=== THE TASK ===
Below are some records; find each line that carries the word "default" and copy it.

[Data items]

____________________

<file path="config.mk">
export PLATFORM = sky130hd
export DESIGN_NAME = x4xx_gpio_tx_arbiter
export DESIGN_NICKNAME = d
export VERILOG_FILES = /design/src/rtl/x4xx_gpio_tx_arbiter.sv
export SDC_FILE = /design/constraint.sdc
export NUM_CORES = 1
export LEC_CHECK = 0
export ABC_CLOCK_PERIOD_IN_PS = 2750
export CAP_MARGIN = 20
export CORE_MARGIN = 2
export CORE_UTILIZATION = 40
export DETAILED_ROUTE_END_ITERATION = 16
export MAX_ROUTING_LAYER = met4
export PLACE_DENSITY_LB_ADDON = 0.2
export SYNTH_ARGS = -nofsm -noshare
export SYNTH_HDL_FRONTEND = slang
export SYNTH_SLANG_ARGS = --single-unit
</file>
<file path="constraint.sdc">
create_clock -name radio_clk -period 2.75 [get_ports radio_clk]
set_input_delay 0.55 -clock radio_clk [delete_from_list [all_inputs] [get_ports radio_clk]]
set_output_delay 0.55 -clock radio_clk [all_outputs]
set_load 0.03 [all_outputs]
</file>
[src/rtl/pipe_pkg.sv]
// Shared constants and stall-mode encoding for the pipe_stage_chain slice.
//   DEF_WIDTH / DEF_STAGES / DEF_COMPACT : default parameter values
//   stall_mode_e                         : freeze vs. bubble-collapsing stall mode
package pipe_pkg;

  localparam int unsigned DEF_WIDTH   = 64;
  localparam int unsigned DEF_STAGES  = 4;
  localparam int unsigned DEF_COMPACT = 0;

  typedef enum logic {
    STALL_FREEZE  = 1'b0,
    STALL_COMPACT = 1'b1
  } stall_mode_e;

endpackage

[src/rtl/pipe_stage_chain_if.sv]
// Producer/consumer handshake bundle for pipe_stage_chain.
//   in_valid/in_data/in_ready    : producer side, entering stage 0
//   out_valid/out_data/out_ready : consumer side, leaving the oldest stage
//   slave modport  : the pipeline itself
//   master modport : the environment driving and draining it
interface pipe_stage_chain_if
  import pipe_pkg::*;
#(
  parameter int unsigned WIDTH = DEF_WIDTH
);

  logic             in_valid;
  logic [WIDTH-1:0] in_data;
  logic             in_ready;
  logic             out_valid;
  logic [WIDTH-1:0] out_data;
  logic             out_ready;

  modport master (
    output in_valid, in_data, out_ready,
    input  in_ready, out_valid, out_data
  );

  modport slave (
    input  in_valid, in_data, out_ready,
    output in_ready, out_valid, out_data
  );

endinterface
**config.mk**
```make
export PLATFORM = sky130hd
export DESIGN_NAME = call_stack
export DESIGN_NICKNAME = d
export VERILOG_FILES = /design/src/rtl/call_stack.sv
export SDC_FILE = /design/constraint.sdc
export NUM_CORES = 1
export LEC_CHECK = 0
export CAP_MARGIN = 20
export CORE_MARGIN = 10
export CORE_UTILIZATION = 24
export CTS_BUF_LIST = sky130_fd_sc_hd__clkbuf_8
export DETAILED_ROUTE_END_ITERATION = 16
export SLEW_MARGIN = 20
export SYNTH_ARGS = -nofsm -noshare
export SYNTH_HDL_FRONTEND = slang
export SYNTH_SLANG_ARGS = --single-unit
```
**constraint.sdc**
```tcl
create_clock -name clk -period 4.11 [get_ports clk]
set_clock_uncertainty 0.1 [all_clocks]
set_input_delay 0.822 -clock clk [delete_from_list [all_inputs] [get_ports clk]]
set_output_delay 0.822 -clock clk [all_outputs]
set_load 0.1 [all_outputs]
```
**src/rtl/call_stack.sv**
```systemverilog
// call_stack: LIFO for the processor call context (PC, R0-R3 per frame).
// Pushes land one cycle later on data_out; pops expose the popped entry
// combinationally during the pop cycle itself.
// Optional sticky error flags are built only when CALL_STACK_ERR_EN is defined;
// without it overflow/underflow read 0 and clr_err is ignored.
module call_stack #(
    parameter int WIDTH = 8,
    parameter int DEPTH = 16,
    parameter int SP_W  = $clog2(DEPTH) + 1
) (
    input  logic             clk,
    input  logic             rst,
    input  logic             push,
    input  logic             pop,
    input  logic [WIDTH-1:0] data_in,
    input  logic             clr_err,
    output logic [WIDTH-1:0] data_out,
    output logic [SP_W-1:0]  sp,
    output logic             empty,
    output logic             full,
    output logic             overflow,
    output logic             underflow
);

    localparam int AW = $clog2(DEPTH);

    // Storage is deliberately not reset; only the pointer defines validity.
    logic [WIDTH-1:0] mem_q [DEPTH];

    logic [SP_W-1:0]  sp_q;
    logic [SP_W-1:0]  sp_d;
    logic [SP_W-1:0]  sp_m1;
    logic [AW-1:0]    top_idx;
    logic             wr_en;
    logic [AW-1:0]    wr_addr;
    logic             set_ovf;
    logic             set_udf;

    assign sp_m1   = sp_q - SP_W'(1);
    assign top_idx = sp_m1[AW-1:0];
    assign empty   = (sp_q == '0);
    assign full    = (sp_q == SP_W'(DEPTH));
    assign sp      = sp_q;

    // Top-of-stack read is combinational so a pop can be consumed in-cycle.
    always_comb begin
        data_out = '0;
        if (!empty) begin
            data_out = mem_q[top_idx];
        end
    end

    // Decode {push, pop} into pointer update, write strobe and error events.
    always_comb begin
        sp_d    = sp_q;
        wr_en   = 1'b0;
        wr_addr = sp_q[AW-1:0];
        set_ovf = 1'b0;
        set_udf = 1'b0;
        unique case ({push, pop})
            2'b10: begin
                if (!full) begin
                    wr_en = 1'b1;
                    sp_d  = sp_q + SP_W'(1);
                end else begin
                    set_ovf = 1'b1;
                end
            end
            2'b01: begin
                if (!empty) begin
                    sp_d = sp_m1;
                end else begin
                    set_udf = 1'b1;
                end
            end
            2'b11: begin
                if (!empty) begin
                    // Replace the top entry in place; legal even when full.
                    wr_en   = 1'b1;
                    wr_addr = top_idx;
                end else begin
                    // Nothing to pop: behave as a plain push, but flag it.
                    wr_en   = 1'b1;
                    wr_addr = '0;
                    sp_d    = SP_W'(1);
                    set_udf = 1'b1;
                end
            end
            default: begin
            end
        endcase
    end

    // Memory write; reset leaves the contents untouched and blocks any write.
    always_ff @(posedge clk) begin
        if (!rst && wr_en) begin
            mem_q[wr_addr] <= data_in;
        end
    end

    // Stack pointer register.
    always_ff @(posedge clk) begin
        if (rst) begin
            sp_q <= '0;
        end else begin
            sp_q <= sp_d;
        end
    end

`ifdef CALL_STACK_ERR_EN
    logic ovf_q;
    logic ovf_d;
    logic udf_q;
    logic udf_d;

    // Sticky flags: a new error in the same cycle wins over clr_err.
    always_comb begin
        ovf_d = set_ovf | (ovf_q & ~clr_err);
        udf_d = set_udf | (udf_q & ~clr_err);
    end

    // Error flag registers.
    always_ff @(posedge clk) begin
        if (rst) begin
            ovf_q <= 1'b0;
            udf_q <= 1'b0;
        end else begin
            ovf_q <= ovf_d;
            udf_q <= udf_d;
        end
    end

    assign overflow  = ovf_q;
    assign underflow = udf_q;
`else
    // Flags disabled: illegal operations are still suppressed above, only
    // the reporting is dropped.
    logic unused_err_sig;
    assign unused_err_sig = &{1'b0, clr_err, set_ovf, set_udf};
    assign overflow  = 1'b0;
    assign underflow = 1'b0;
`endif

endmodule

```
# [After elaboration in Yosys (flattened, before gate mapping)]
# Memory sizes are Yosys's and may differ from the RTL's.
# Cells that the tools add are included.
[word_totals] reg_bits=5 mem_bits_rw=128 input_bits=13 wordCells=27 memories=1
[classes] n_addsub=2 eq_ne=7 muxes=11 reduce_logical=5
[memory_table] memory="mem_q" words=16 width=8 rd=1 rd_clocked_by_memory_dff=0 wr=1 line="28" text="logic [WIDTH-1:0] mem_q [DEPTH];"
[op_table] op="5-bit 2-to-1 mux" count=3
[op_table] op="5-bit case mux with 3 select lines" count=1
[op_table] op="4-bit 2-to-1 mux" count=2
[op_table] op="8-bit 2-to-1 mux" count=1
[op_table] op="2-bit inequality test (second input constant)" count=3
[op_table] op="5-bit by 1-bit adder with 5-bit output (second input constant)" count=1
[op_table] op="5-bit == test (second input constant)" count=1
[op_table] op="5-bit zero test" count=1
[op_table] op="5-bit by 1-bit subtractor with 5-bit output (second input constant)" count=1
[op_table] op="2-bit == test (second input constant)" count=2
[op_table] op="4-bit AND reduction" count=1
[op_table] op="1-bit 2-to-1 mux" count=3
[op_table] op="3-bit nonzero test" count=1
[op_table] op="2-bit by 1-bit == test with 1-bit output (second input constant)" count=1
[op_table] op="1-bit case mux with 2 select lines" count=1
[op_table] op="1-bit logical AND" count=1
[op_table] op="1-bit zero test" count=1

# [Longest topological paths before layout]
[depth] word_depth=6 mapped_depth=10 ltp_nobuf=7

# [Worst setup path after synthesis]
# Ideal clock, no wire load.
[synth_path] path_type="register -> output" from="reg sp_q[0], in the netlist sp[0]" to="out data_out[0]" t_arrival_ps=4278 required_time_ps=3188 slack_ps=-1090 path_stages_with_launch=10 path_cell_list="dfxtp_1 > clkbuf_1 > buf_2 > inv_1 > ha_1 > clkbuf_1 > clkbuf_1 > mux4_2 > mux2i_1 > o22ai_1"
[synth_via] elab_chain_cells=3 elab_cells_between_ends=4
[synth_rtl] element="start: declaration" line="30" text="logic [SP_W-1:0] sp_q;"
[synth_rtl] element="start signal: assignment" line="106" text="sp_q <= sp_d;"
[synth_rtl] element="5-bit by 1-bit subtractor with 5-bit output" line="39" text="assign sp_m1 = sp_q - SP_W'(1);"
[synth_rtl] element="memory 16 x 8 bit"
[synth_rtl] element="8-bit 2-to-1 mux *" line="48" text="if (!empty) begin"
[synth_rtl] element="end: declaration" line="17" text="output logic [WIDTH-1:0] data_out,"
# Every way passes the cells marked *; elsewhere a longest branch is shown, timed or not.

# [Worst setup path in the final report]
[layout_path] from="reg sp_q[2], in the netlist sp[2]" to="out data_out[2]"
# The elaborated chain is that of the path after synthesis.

____________________

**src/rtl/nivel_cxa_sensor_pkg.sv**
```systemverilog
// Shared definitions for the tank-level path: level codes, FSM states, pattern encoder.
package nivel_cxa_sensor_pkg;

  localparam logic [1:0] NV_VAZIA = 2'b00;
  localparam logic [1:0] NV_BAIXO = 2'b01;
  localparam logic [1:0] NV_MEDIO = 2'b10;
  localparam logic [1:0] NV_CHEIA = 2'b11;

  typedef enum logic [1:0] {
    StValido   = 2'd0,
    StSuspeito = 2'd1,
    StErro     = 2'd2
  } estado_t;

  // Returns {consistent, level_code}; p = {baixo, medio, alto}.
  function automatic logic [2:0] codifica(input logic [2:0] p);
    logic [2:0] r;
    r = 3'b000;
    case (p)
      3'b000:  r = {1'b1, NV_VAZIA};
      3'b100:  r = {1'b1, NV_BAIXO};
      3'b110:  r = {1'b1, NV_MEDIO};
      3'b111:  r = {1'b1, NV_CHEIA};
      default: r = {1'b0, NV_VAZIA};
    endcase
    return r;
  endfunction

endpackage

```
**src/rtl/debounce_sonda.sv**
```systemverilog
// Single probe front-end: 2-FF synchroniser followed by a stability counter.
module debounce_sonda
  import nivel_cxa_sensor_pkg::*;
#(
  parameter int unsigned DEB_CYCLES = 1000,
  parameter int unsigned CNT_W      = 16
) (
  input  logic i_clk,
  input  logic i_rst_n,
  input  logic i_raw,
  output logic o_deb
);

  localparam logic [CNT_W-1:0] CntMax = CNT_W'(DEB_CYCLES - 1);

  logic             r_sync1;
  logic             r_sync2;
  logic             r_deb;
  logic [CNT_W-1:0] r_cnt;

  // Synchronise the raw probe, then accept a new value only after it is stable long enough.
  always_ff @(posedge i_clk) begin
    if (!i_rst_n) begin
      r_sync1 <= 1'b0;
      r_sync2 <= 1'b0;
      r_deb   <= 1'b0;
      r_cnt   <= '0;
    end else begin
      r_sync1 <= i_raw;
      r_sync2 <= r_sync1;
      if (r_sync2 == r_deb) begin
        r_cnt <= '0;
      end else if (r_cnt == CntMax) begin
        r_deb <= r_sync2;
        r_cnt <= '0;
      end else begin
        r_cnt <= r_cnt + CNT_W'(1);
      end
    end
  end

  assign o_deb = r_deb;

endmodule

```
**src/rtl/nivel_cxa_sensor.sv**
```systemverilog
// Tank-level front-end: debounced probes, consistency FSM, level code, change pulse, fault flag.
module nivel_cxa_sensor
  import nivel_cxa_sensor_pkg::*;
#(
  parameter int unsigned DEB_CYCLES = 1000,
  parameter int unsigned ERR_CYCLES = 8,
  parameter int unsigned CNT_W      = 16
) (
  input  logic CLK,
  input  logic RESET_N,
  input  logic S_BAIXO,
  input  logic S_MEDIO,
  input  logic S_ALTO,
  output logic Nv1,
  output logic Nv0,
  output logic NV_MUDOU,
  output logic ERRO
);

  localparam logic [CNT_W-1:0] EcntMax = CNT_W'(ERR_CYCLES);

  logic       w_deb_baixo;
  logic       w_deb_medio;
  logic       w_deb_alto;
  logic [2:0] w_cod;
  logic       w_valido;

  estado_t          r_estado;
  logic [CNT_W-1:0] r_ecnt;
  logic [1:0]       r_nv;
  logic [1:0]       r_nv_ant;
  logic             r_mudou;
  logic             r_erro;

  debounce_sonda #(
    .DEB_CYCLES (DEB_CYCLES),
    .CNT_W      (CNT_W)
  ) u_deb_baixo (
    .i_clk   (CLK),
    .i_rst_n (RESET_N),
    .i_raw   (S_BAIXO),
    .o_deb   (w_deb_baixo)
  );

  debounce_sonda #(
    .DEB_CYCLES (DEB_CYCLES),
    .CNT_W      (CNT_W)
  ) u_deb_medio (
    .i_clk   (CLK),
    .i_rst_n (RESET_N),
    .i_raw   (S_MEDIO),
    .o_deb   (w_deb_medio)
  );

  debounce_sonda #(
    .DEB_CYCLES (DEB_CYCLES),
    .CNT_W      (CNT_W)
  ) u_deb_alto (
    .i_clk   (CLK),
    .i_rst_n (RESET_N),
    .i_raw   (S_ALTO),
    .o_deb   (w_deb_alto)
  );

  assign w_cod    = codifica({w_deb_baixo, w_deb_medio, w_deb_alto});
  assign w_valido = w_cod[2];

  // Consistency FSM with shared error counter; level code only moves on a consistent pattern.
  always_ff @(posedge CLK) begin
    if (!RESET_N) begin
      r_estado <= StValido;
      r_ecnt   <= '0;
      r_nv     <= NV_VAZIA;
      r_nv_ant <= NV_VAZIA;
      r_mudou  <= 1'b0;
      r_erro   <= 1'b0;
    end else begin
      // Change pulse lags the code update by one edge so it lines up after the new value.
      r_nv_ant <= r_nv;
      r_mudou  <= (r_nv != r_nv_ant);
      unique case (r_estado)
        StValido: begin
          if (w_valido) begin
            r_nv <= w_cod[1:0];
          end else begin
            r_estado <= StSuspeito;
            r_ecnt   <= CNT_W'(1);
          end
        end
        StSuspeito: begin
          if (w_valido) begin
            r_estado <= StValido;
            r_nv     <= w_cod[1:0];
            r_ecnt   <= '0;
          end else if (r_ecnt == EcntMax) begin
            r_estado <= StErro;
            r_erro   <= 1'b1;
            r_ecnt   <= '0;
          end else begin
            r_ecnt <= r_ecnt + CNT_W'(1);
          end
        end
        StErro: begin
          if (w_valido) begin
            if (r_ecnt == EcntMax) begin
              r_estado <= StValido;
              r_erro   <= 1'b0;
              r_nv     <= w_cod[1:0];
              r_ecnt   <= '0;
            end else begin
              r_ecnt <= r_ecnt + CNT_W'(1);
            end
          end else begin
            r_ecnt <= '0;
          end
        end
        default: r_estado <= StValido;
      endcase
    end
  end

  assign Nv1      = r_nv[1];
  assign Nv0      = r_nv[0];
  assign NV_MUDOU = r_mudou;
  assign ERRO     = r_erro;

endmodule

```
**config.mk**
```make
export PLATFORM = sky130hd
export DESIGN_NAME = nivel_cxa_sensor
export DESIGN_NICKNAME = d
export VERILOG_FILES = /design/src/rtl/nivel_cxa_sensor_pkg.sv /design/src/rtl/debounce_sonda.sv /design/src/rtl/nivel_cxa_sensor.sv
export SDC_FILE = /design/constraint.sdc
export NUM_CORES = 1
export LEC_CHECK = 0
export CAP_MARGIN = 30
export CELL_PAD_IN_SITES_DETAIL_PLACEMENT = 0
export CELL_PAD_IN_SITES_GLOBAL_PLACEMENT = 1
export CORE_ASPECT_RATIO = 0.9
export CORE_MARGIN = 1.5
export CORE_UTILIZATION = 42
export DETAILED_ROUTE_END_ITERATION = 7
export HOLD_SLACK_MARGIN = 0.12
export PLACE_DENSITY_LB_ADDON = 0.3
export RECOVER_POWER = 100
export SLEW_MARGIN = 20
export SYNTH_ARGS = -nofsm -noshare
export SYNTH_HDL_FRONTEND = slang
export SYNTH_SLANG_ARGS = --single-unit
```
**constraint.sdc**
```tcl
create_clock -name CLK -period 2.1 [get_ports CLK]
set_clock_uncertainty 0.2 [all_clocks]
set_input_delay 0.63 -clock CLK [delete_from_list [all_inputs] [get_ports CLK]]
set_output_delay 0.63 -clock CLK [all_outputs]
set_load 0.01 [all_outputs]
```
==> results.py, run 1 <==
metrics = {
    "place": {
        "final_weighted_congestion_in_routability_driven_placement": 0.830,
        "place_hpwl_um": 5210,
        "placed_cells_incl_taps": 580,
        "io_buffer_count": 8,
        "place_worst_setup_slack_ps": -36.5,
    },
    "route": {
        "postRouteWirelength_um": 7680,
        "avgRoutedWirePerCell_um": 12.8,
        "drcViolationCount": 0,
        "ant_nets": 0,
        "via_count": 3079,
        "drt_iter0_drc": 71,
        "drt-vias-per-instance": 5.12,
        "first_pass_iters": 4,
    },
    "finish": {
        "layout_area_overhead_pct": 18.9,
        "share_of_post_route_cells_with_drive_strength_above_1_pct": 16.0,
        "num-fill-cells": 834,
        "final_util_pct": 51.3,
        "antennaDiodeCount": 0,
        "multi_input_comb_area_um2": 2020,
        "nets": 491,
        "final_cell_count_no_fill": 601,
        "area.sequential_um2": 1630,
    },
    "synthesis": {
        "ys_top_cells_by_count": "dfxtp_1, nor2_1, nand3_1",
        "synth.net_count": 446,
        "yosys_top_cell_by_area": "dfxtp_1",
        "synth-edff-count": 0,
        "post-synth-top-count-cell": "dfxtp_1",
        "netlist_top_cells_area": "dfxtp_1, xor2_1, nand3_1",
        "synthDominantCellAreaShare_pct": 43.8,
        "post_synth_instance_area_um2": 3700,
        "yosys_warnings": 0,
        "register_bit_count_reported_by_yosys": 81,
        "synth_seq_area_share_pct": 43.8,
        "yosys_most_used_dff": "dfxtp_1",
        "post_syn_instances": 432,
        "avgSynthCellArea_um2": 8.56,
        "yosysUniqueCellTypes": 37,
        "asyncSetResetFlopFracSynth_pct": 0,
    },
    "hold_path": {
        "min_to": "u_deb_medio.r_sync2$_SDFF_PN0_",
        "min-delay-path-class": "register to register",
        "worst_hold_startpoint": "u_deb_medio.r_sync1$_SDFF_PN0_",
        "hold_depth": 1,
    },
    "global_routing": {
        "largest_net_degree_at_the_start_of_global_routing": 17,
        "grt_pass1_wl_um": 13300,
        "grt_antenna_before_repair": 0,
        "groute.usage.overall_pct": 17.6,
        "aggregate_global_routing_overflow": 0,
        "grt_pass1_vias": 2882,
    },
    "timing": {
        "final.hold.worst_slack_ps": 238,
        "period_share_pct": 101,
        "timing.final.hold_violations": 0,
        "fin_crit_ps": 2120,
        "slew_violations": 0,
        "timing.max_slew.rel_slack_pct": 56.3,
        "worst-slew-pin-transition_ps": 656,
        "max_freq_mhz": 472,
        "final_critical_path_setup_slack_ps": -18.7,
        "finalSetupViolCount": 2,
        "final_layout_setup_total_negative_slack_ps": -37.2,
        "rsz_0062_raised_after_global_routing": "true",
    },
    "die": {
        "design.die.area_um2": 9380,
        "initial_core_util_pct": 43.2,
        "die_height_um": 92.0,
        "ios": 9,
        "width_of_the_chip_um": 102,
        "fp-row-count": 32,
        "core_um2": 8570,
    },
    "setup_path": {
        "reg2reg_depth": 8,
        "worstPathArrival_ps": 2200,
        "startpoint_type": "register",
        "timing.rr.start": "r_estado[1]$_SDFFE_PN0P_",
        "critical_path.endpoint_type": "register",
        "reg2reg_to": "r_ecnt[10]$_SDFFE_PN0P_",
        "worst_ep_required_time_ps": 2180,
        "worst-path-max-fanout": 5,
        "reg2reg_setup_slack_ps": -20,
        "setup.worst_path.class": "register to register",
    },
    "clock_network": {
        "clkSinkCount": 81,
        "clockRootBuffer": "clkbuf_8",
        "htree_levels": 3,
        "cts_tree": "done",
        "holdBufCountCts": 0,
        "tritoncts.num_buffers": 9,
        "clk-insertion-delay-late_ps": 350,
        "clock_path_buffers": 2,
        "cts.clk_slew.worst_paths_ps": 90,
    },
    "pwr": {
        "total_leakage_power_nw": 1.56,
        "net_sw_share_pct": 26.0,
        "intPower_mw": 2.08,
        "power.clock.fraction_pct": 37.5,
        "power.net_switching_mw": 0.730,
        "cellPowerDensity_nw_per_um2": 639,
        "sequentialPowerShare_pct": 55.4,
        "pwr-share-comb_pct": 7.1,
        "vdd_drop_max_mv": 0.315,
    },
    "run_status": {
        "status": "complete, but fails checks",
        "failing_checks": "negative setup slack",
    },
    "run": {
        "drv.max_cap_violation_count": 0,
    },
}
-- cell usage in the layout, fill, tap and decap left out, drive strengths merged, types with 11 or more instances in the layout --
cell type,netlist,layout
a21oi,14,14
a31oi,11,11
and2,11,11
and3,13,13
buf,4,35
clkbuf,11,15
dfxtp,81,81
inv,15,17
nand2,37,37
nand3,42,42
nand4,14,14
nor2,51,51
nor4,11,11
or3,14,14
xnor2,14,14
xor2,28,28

____________________

=== REPLY ===
//   DEF_WIDTH / DEF_STAGES / DEF_COMPACT : default parameter values
            default: begin
      default: r = {1'b0, NV_VAZIA};
        default: r_estado <= StValido;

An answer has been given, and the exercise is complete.